Typically, loss of balance is the obvious first thing that comes to most people’s minds with slips/trips/falls. But our over three decades of experience has consistently shown that even a small decrease in balance is a significant contributor to soft-tissue injuries, even when this loss is not extreme enough to result in impacting the ground. Think of it this way: balance and physical strength are directly correlated. That is, the more off-balance I am, the more I have to apply my bodily strength to staying on my feet, giving me less muscle power available to push, pull, lift, carry, etc. The job of a baseball pitcher is to get a batter off balance, knowing that if the latter is on his toes, even if able to make contact with the ball, he won’t be able to drive it nearly as hard or far.

Other intersecting contributors to soft-tissue and slips/trips/ falls include: weakened areas from previous injury, physiological effects from aging (lowered range of motion from collagen breakdown, slower reaction time, sarcopenia/age-related muscle loss, etc.), strongly attentional contributors (distraction, inability to switch attention, inability to sustain focus, etc.), dealing with continuously changing risks, leadership defaulting to “same-old” injury reduction approaches that have only worked to a limited degree or have plateaued out. The list goes on.

Both soft-tissue and STFs can readily occur in uncontrollable environments, at home, between sites, or on others’ turf where it’s either not possible or cost-effective to modify out risk factors.

Soft-tissue and STFs are often “chicken-and-egg” injuries. For example, a slip can result in a sprain as fear galvanizes people to over-tense – which, when combined with sudden force, can create soft-tissue problems. And, vice-versa, if someone is still feeling effects from a soft-tissue injury, their range of motion may be limited. This might result in their inability to safely recover from an initial loss of balance from overcompensating for pain or weakness. What could have been a near-hit (which most people have experienced) instead becomes a full out impact fall.

The two injuries are typically targeted by similar interventions. From signs and awareness reminders/campaigns to personal protective equipment (from shoes to back belts) to environmental controls/equipment (nonskid mats to color coding step-ups to lifting aids) to writing off these injuries as minimally preventable.
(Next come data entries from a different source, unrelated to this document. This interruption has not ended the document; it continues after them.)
This is an optimization exercise on Yosys and OpenROAD, whose aim is small area, a short achievable clock period and few clock cycles per item, not a production implementation.
The RTL was checked by simulation tests, not by an equivalence proof against the original design.

## design/flow/config.mk

```make
export PLATFORM = sky130hd
export DESIGN_NAME = sixel_color_conv
export DESIGN_NICKNAME = sixel_color_conv
export VERILOG_FILES = /design/flow/design.v
export SDC_FILE = /design/flow/constraint.sdc
export NUM_CORES = 4
export LEC_CHECK = 0
export CAP_MARGIN = 20
export CORE_MARGIN = 2
export CORE_UTILIZATION = 40
export SLEW_MARGIN = 20
```

## design/flow/constraint.sdc

```tcl
create_clock -name core_clock -period 32.0 [get_ports {clk}]
set_input_delay 6.4000 -clock core_clock [delete_from_list [all_inputs] [get_ports {clk}]]
set_output_delay 6.4000 -clock core_clock [all_outputs]
set_load 0.01 [all_outputs]
```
The injuries can be prevented. The good news is these injuries can be prevented with a strategic organizational approach, proven to result in 45 to 85 percent reductions in these injuries in a wide array of industries worldwide, such as Northrop Grumman’s Lake City plant, ONEGas (a three-State utility), US Steel’s Gary Works plant, United Airlines, and many more.
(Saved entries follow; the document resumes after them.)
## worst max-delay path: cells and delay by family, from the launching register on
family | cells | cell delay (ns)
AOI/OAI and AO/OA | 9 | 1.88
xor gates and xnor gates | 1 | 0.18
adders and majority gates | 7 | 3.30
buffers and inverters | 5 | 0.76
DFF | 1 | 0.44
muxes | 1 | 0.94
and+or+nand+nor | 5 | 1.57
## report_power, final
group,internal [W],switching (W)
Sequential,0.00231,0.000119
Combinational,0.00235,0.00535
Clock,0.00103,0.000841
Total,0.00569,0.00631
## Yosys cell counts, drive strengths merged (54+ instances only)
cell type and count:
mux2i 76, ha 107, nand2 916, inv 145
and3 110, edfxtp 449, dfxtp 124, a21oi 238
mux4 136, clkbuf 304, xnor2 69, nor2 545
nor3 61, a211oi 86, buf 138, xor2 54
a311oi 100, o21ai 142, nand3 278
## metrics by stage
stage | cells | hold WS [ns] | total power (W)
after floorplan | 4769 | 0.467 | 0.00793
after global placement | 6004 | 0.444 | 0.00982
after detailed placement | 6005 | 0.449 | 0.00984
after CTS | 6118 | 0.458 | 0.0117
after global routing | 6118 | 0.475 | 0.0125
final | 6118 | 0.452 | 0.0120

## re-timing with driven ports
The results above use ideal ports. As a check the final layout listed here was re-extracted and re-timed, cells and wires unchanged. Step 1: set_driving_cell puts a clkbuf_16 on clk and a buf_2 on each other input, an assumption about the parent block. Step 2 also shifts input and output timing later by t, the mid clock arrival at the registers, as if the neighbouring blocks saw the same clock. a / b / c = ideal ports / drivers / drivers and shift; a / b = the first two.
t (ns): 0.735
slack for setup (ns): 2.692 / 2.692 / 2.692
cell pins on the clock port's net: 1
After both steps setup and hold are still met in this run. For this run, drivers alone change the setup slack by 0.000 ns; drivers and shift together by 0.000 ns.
This design comes from an exercise in tuning for small area, a short achievable clock period and few clock cycles on the open sky130 flow, not from production work. Function was checked by simulation only, so behaviour that the tests miss may differ from the original. Power figures rest on the tool's default switching activity, not on a simulated workload.

### flow/config.mk
export PLATFORM = sky130hd
export DESIGN_NAME = apf_core
export DESIGN_NICKNAME = apf_core
export VERILOG_FILES = /design/flow/design.v
export SDC_FILE = /design/flow/constraint.sdc
export NUM_CORES = 4
export LEC_CHECK = 0
export CAP_MARGIN = 20
export CORE_MARGIN = 2
export CORE_UTILIZATION = 30
export PLACE_DENSITY = 0.5
export SLEW_MARGIN = 20
### flow/constraint.sdc
create_clock -name core_clock -period 11.0 [get_ports {clk}]
set_input_delay 2.2000 -clock core_clock [delete_from_list [all_inputs] [get_ports {clk}]]
set_output_delay 2.2000 -clock core_clock [all_outputs]
set_load 0.01 [all_outputs]
### flow/design.v
module apf_core (
    input  wire        clk,
    input  wire        rst,           
    input  wire        start,         
    input  wire [31:0] program_len,
    input  wire [31:0] packet_len,
    input  wire [31:0] filter_age,
    output reg         prog_rd,
    output reg  [31:0] prog_addr,
    input  wire [7:0]  prog_data,
    output reg         pkt_rd,
    output reg  [31:0] pkt_addr,
    input  wire [7:0]  pkt_data,
    output reg         done,          
    output reg         pass           
);
    localparam [4:0] OP_LDB  = 5'd1,  OP_LDH  = 5'd2,  OP_LDW  = 5'd3,
                     OP_LDBX = 5'd4,  OP_LDHX = 5'd5,  OP_LDWX = 5'd6,
                     OP_ADD  = 5'd7,  OP_MUL  = 5'd8,  OP_DIV  = 5'd9,
                     OP_AND  = 5'd10, OP_OR   = 5'd11, OP_SH   = 5'd12,
                     OP_LI   = 5'd13, OP_JMP  = 5'd14, OP_JEQ  = 5'd15,
                     OP_JNE  = 5'd16, OP_JGT  = 5'd17, OP_JLT  = 5'd18,
                     OP_JSET = 5'd19, OP_JNEBS = 5'd20, OP_EXT = 5'd21;
    localparam [4:0] S_IDLE   = 5'd0,
                     S_INIT   = 5'd1,    
                     S_INIT_W = 5'd2,
                     S_FETCH  = 5'd3,    
                     S_OPC    = 5'd4,    
                     S_IMM    = 5'd5,    
                     S_IMM_W  = 5'd6,
                     S_DISP   = 5'd7,    
                     S_CMP    = 5'd8,    
                     S_CMP_W  = 5'd9,
                     S_EXEC   = 5'd10,
                     S_LD     = 5'd11,   
                     S_LD_W   = 5'd12,
                     S_DIV    = 5'd13,   
                     S_JB     = 5'd14,   
                     S_JB_W   = 5'd15,
                     S_STEP   = 5'd16;   
    reg [4:0]  state;
    reg [31:0] pc;
    reg [31:0] budget;
    reg [31:0] r0, r1;
    reg [31:0] slots [0:15];
    reg [4:0]  opc;
    reg        rsel;
    reg [2:0]  ilen;         
    reg [31:0] imm;
    reg [31:0] cmpv;         
    reg [31:0] cnt;          
    reg [23:0] acc;          
    reg [31:0] paddr;        
    reg [31:0] laddr;        
    reg [31:0] jend;         
    reg [31:0] dquo, drem, ddiv;
    reg [5:0]  dcnt;
    wire [32:0] plen33 = {1'b0, program_len};
    wire [32:0] klen33 = {1'b0, packet_len};
    reg [31:0] simm;
    always @(*) begin
        case (ilen)
            3'd1:    simm = {{24{imm[7]}}, imm[7:0]};
            3'd2:    simm = {{16{imm[15]}}, imm[15:0]};
            default: simm = imm;
        endcase
    end
    wire [31:0] sel_reg  = rsel ? r1 : r0;
    wire [31:0] operand  = rsel ? r1 : imm;      
    wire [31:0] cmp_op   = rsel ? r1 : cmpv;     
    wire [31:0] sh_amt   = rsel ? r1 : simm;
    wire        sh_left  = ~sh_amt[31] && (sh_amt != 32'd0);
    wire [31:0] sh_neg   = 32'd0 - sh_amt;
    wire [31:0] sh_mag   = sh_left ? sh_amt : sh_neg;
    wire        sh_big   = (sh_mag[31:5] != 27'd0);
    wire [31:0] sh_res   = sh_big ? 32'd0 :
                           (sh_left ? (r0 << sh_mag[4:0]) : (r0 >> sh_mag[4:0]));
    wire [2:0]  ld_size  = (opc == OP_LDB || opc == OP_LDBX) ? 3'd1 :
                           (opc == OP_LDH || opc == OP_LDHX) ? 3'd2 : 3'd4;
    wire        ld_index = (opc == OP_LDBX || opc == OP_LDHX || opc == OP_LDWX);
    wire [31:0] ld_offs  = ld_index ? (imm + r1) : imm;
    wire        ld_ok    = ({1'b0, ld_offs} + {30'd0, ld_size}) <= klen33;
    reg cond;
    always @(*) begin
        case (opc)
            OP_JEQ:  cond = (r0 == cmp_op);
            OP_JNE:  cond = (r0 != cmp_op);
            OP_JGT:  cond = (r0 >  cmp_op);
            OP_JLT:  cond = (r0 <  cmp_op);
            default: cond = ((r0 & cmp_op) != 32'd0);
        endcase
    end
    wire [31:0] jb_n     = cmp_op;
    wire        jb_prog_ok = (jb_n != 32'd0) &&
                             ({1'b0, pc} + {1'b0, jb_n} <= plen33);
    wire        jb_pkt_ok  = (jb_n != 32'd0) &&
                             ({1'b0, sel_reg} + {1'b0, jb_n} <= klen33);
    wire        has_cmp  = (opc >= OP_JEQ) && (opc <= OP_JNEBS) && !rsel && (ilen != 3'd0);
    wire [32:0] div_trial = {drem[31:0], dquo[31]} - {1'b0, ddiv};
    always @(*) begin
        prog_rd   = 1'b0;
        prog_addr = 32'd0;
        pkt_rd    = 1'b0;
        pkt_addr  = 32'd0;
        case (state)
            S_INIT: begin
                pkt_rd   = 1'b1;
                pkt_addr = 32'd0;
            end
            S_FETCH: begin
                if ({1'b0, pc} < plen33) begin
                    prog_rd   = 1'b1;
                    prog_addr = pc;
                end
            end
            S_IMM, S_CMP: begin
                prog_rd   = 1'b1;
                prog_addr = pc;
            end
            S_LD: begin
                pkt_rd   = 1'b1;
                pkt_addr = paddr;
            end
            S_JB: begin
                prog_rd   = 1'b1;
                prog_addr = laddr;
                pkt_rd    = 1'b1;
                pkt_addr  = paddr;
            end
            default: ;
        endcase
    end
    integer i;
    task finish(input verdict);
        begin
            done  <= 1'b1;
            pass  <= verdict;
            state <= S_IDLE;
        end
    endtask
    always @(posedge clk) begin
        if (rst) begin
            state <= S_IDLE;
            done  <= 1'b0;
            pass  <= 1'b0;
        end else begin
            done <= 1'b0;
            case (state)
                S_IDLE: begin
                    if (start) begin
                        pc     <= 32'd0;
                        budget <= program_len;
                        r0     <= 32'd0;
                        r1     <= 32'd0;
                        for (i = 0; i < 13; i = i + 1)
                            slots[i] <= 32'd0;
                        slots[13] <= 32'd0;
                        slots[14] <= packet_len;
                        slots[15] <= filter_age;
                        state <= (packet_len != 32'd0) ? S_INIT : S_FETCH;
                    end
                end
                S_INIT: state <= S_INIT_W;
                S_INIT_W: begin
                    if (pkt_data[7:4] == 4'd4)
                        slots[13] <= {26'd0, pkt_data[3:0], 2'b00};
                    state <= S_FETCH;
                end
                S_FETCH: begin
                    if ({1'b0, pc} == plen33)
                        finish(1'b1);
                    else if ({1'b0, pc} == plen33 + 33'd1)
                        finish(1'b0);
                    else if ({1'b0, pc} > plen33)
                        finish(1'b1);           
                    else
                        state <= S_OPC;
                end
                S_OPC: begin
                    opc  <= prog_data[7:3];
                    rsel <= prog_data[0];
                    imm  <= 32'd0;
                    cmpv <= 32'd0;
                    pc   <= pc + 32'd1;
                    case (prog_data[2:1])
                        2'd0: begin ilen <= 3'd0; cnt <= 32'd0; end
                        2'd1: begin ilen <= 3'd1; cnt <= 32'd1; end
                        2'd2: begin ilen <= 3'd2; cnt <= 32'd2; end
                        default: begin ilen <= 3'd4; cnt <= 32'd4; end
                    endcase
                    if (prog_data[2:1] == 2'd0)
                        state <= S_DISP;
                    else if ({1'b0, pc} + 33'd1 +
                             (prog_data[2:1] == 2'd1 ? 33'd1 :
                              prog_data[2:1] == 2'd2 ? 33'd2 : 33'd4) > plen33)
                        finish(1'b1);           
                    else
                        state <= S_IMM;
                end
                S_IMM: state <= S_IMM_W;
                S_IMM_W: begin
                    imm <= {imm[23:0], prog_data};
                    pc  <= pc + 32'd1;
                    cnt <= cnt - 32'd1;
                    state <= (cnt == 32'd1) ? S_DISP : S_IMM;
                end
                S_DISP: begin
                    if (has_cmp) begin
                        if ({1'b0, pc} + {30'd0, ilen} > plen33)
                            finish(1'b1);       
                        else begin
                            cnt   <= {29'd0, ilen};
                            state <= S_CMP;
                        end
                    end else
                        state <= S_EXEC;
                end
                S_CMP: state <= S_CMP_W;
                S_CMP_W: begin
                    cmpv <= {cmpv[23:0], prog_data};
                    pc   <= pc + 32'd1;
                    cnt  <= cnt - 32'd1;
                    state <= (cnt == 32'd1) ? S_EXEC : S_CMP;
                end
                S_EXEC: begin
                    state <= S_STEP;
                    case (opc)
                        OP_LDB, OP_LDH, OP_LDW, OP_LDBX, OP_LDHX, OP_LDWX: begin
                            if (!ld_ok)
                                finish(1'b1);
                            else begin
                                paddr <= ld_offs;
                                cnt   <= {29'd0, ld_size};
                                acc   <= 24'd0;
                                state <= S_LD;
                            end
                        end
                        OP_ADD: r0 <= r0 + operand;
                        OP_MUL: r0 <= r0 * operand;
                        OP_AND: r0 <= r0 & operand;
                        OP_OR:  r0 <= r0 | operand;
                        OP_DIV: begin
                            if (operand == 32'd0)
                                finish(1'b1);
                            else begin
                                dquo  <= r0;
                                drem  <= 32'd0;
                                ddiv  <= operand;
                                dcnt  <= 6'd32;
                                state <= S_DIV;
                            end
                        end
                        OP_SH:  r0 <= sh_res;
                        OP_LI: begin
                            if (rsel) r1 <= simm; else r0 <= simm;
                        end
                        OP_JMP: pc <= pc + imm;
                        OP_JEQ, OP_JNE, OP_JGT, OP_JLT, OP_JSET: begin
                            if (cond) pc <= pc + imm;
                        end
                        OP_JNEBS: begin
                            if (!jb_prog_ok || !jb_pkt_ok)
                                finish(1'b1);
                            else begin
                                laddr <= pc;
                                paddr <= sel_reg;
                                cnt   <= jb_n;
                                jend  <= pc + jb_n;
                                state <= S_JB;
                            end
                        end
                        OP_EXT: begin
                            if (imm < 32'd16) begin
                                if (rsel) r1 <= slots[imm[3:0]];
                                else      r0 <= slots[imm[3:0]];
                            end else if (imm < 32'd32) begin
                                slots[imm[3:0]] <= sel_reg;
                            end else if (imm == 32'd32) begin
                                if (rsel) r1 <= ~r1; else r0 <= ~r0;
                            end else if (imm == 32'd33) begin
                                if (rsel) r1 <= 32'd0 - r1; else r0 <= 32'd0 - r0;
                            end else if (imm == 32'd34) begin
                                r0 <= r1;
                                r1 <= r0;
                            end else if (imm == 32'd35) begin
                                if (rsel) r1 <= r0; else r0 <= r1;
                            end else
                                finish(1'b1);   
                        end
                        default: finish(1'b1);  
                    endcase
                end
                S_LD: state <= S_LD_W;
                S_LD_W: begin
                    acc   <= {acc[15:0], pkt_data};
                    paddr <= paddr + 32'd1;
                    cnt   <= cnt - 32'd1;
                    if (cnt == 32'd1) begin
                        if (rsel) r1 <= {acc[23:0], pkt_data};
                        else      r0 <= {acc[23:0], pkt_data};
                        state <= S_STEP;
                    end else
                        state <= S_LD;
                end
                S_DIV: begin
                    if (!div_trial[32]) begin
                        drem <= div_trial[31:0];
                        dquo <= {dquo[30:0], 1'b1};
                    end else begin
                        drem <= {drem[30:0], dquo[31]};
                        dquo <= {dquo[30:0], 1'b0};
                    end
                    dcnt <= dcnt - 6'd1;
                    if (dcnt == 6'd1) begin
                        r0    <= {dquo[30:0], ~div_trial[32]};
                        state <= S_STEP;
                    end
                end
                S_JB: state <= S_JB_W;
                S_JB_W: begin
                    if (prog_data != pkt_data) begin
                        pc    <= jend + imm;    
                        state <= S_STEP;
                    end else if (cnt == 32'd1) begin
                        pc    <= jend;          
                        state <= S_STEP;
                    end else begin
                        laddr <= laddr + 32'd1;
                        paddr <= paddr + 32'd1;
                        cnt   <= cnt - 32'd1;
                        state <= S_JB;
                    end
                end
                S_STEP: begin
                    budget <= budget - 32'd1;
                    if (budget == 32'd1)
                        finish(1'b1);           
                    else
                        state <= S_FETCH;
                end
                default: state <= S_IDLE;
            endcase
        end
    end
endmodule
Background: an optimization exercise with open tools, aiming at small area. Do not read the settings as production practice.
RTL that was checked went through simulation tests only; none was proved equivalent to the original.
The clock port is modelled as an ideal driver, which makes a skipped or thinned clock tree look cheaper than it is; a real chip needs a root buffer or a tree.

Setup of v6:
==> flow/design.v <==
module npc_checksum6 (
    input  wire [47:0] bytes,    
    output wire [7:0]  sum
);
    assign sum = bytes[7:0]   + bytes[15:8]  + bytes[23:16]
               + bytes[31:24] + bytes[39:32] + bytes[47:40];
endmodule
module npc_framer (
    input  wire        clk,
    input  wire        rst,
    input  wire        clear,
    input  wire        rx_valid,
    input  wire [7:0]  rx_byte,
    output wire        frame_valid,
    output wire [79:0] frame_data
);
    localparam [7:0] HEADER   = 8'hAA;
    localparam [7:0] CMD_MEAS = 8'hC0;
    localparam [7:0] TAIL     = 8'hAB;
    localparam [3:0] S_HUNT = 4'b0001;    
    localparam [3:0] S_CMD  = 4'b0101;    
    localparam [3:0] S_CKS  = 4'b0100;    
    localparam [3:0] S_OK   = 4'b0110;    
    localparam [3:0] S_BAD  = 4'b0111;    
    localparam [3:0] S_P0   = 4'b1000;    
    reg  [3:0]  s;
    reg  [47:0] pay;            
    reg  [7:0]  sum;            
    wire do_clear = rst | clear;
    wire collect  = rx_valid & s[3];
    assign frame_valid = ~do_clear & rx_valid & (s == S_OK) & (rx_byte == TAIL);
    assign frame_data  = {TAIL, sum, pay, CMD_MEAS, HEADER};
    always @(posedge clk)
        if (collect) pay <= {rx_byte, pay[47:8]};
    function [7:0] add8;
        input [7:0] a, b;
        reg c;
        integer i;
        begin
            c = 1'b0;
            for (i = 0; i < 8; i = i + 1) begin
                add8[i] = a[i] ^ (b[i] ^ c);
                c = (c & (a[i] | b[i])) | (a[i] & b[i]);
            end
        end
    endfunction
    always @(posedge clk)
        sum <= add8((s[3] | ~s[0]) ? sum : 8'd0, collect ? rx_byte : 8'd0);
    always @(posedge clk) begin
        if (do_clear) begin
            s <= S_HUNT;
        end else if (rx_valid) begin
            if (s[3]) begin
                if (s[2:0] == 3'b100) s <= S_CKS;
                else                  s <= {1'b1, s[1:0], ~s[2]};
            end else begin
                case (s)
                    S_HUNT:  s <= (rx_byte == HEADER)   ? S_CMD : S_HUNT;
                    S_CMD:   s <= (rx_byte == CMD_MEAS) ? S_P0  : S_HUNT;
                    S_CKS:   s <= (rx_byte == sum)      ? S_OK  : S_BAD;
                    default: s <= S_HUNT;
                endcase
            end
        end
    end
endmodule
module npc_encoder (
    input  wire       clk,
    input  wire       rst,
    input  wire       enc_valid,
    input  wire [2:0] enc_cmd,     
    input  wire       enc_arg,
    output wire       enc_ready,
    output wire       tx_valid,
    output wire [7:0] tx_byte,
    output wire       tx_last,
    input  wire       tx_ready
);
    localparam [4:0] O0 = 5'd13;
    localparam [4:0] O1 = 5'd27;
    localparam [4:0] O2 = 5'd23;
    localparam [4:0] O3 = 5'd15;
    localparam [4:0] O4 = 5'd31;
    localparam [4:0] O5 = 5'd30;
    localparam [4:0] O6 = 5'd29;
    localparam [4:0] O7 = 5'd26;
    localparam [4:0] O8 = 5'd20;
    localparam [4:0] O9 = 5'd8;
    localparam [4:0] O10 = 5'd17;
    localparam [4:0] O11 = 5'd2;
    localparam [4:0] O12 = 5'd4;
    localparam [4:0] O13 = 5'd9;
    localparam [4:0] O14 = 5'd18;
    localparam [4:0] O15 = 5'd5;
    localparam [4:0] O16 = 5'd10;
    localparam [4:0] O17 = 5'd21;
    localparam [4:0] O18 = 5'd11;
    reg       busy;
    reg [4:0] st;
    reg [2:0] tpl;
    wire [7:0] sub  = {5'd0, tpl[2] | tpl[1], ~tpl[2] | tpl[1], tpl[2] & tpl[0]};
    wire [7:0] par  = {7'd0, ~tpl[2]};
    wire [7:0] par2 = {7'd0, ~tpl[2] & tpl[0]};
    wire [7:0] cks  = {5'd0, tpl[1], tpl[2] ? ~tpl[1] : tpl[0], ~(tpl[2] ^ tpl[0])};
    reg [7:0] b;
    always @(*) begin
        case (st)
            O0: b = 8'hAA;
            O1: b = 8'hB4;
            O2: b = sub;
            O3: b = par;
            O4: b = par2;
            O15: b = 8'hFF;
            O16: b = 8'hFF;
            O17: b = cks;
            O18: b = 8'hAB;
            default: b = 8'h00;
        endcase
    end
    wire last = (st == O18);
    assign enc_ready = ~busy;
    assign tx_valid  = busy;
    assign tx_byte   = b;
    assign tx_last   = last;
    always @(posedge clk) begin
        if (rst)
            busy <= 1'b0;
        else if (!busy)
            busy <= enc_valid & ~(enc_cmd[2] & (enc_cmd[1] | enc_cmd[0]));
        else if (tx_ready & last)
            busy <= 1'b0;
    end
    always @(posedge clk) begin
        if (!busy)
            st <= O0;
        else if (tx_ready)
            st <= {st[3:0], st[0] ^ st[2] ^ st[3] ^ st[4]};
    end
    always @(posedge clk) begin
        if (!busy)
            tpl <= {enc_cmd[2] | enc_cmd[1], enc_cmd[0], enc_cmd[1] | (~enc_cmd[2] & ~enc_arg)};
    end
endmodule
Source: an optimization exercise on an open RTL-to-GDS flow (aim: small area, a short achievable clock period and few clock cycles). Production flows keep margins and buffers that such runs may drop. In this exercise RTL edits were held to simulation tests only and were not proved equivalent to the original. Power and IR drop assume default switching activity.

**flow/config.mk**
```make
export PLATFORM = sky130hd
export DESIGN_NAME = cas_core
export DESIGN_NICKNAME = cas_core
export VERILOG_FILES = /design/flow/design.v
export SDC_FILE = /design/flow/constraint.sdc
export NUM_CORES = 4
export LEC_CHECK = 0
export ABC_AREA = 1
export CAP_MARGIN = 20
export CORE_MARGIN = 2
export CORE_UTILIZATION = 40
export PLACE_DENSITY = 0.6
export SLEW_MARGIN = 20
```
**flow/constraint.sdc**
```tcl
create_clock -name core_clock -period 10.0 [get_ports {clk}]
set_input_delay 2.0000 -clock core_clock [delete_from_list [all_inputs] [get_ports {clk}]]
set_output_delay 2.0000 -clock core_clock [all_outputs]
set_load 0.01 [all_outputs]
```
So how can leaders successfully address both injuries at the same time?

  • Communicate common but often nonobvious contributors and underlying factors in both slips/trips/falls and soft-tissue injuries.
  • Build a strategic leadership approach to simultaneously reduce these two common chicken-and-egg injuries simultaneously. Doing so widens awareness, raises injury-prevention skills, and conserves resources.
  • Place people more in control of their own safety with these “personal” injuries. Accomplish this by transferring two types of practical and easily learned and applied skillsets: mental and physical.

Mental skills include: developing a mindset of personal control, best mental preparation and decision-making in addressing any task (including seeing unique inherent risks as well as particular environmental challenges) and harnessing the three Laws of Motion. A significant mental skillset sharpens the ability to control attention, and it begins with self-monitoring and self-adjusting balance and building tension.

Physical skills include: understanding how to sense and adjust for superior natural skeletal alignment, harnessing leverage with minimal force necessary, significantly deepening balance, linking eye-hand coordination, bracing most effectively, developing smoothness in movement, and syncing breath to physical activity to maximize strength and control while minimizing tension buildup.

So, how can one strategic approach lead to improving two results? It comes down to maximizing leadership leverage by reaping the greatest results from minimal input and effort.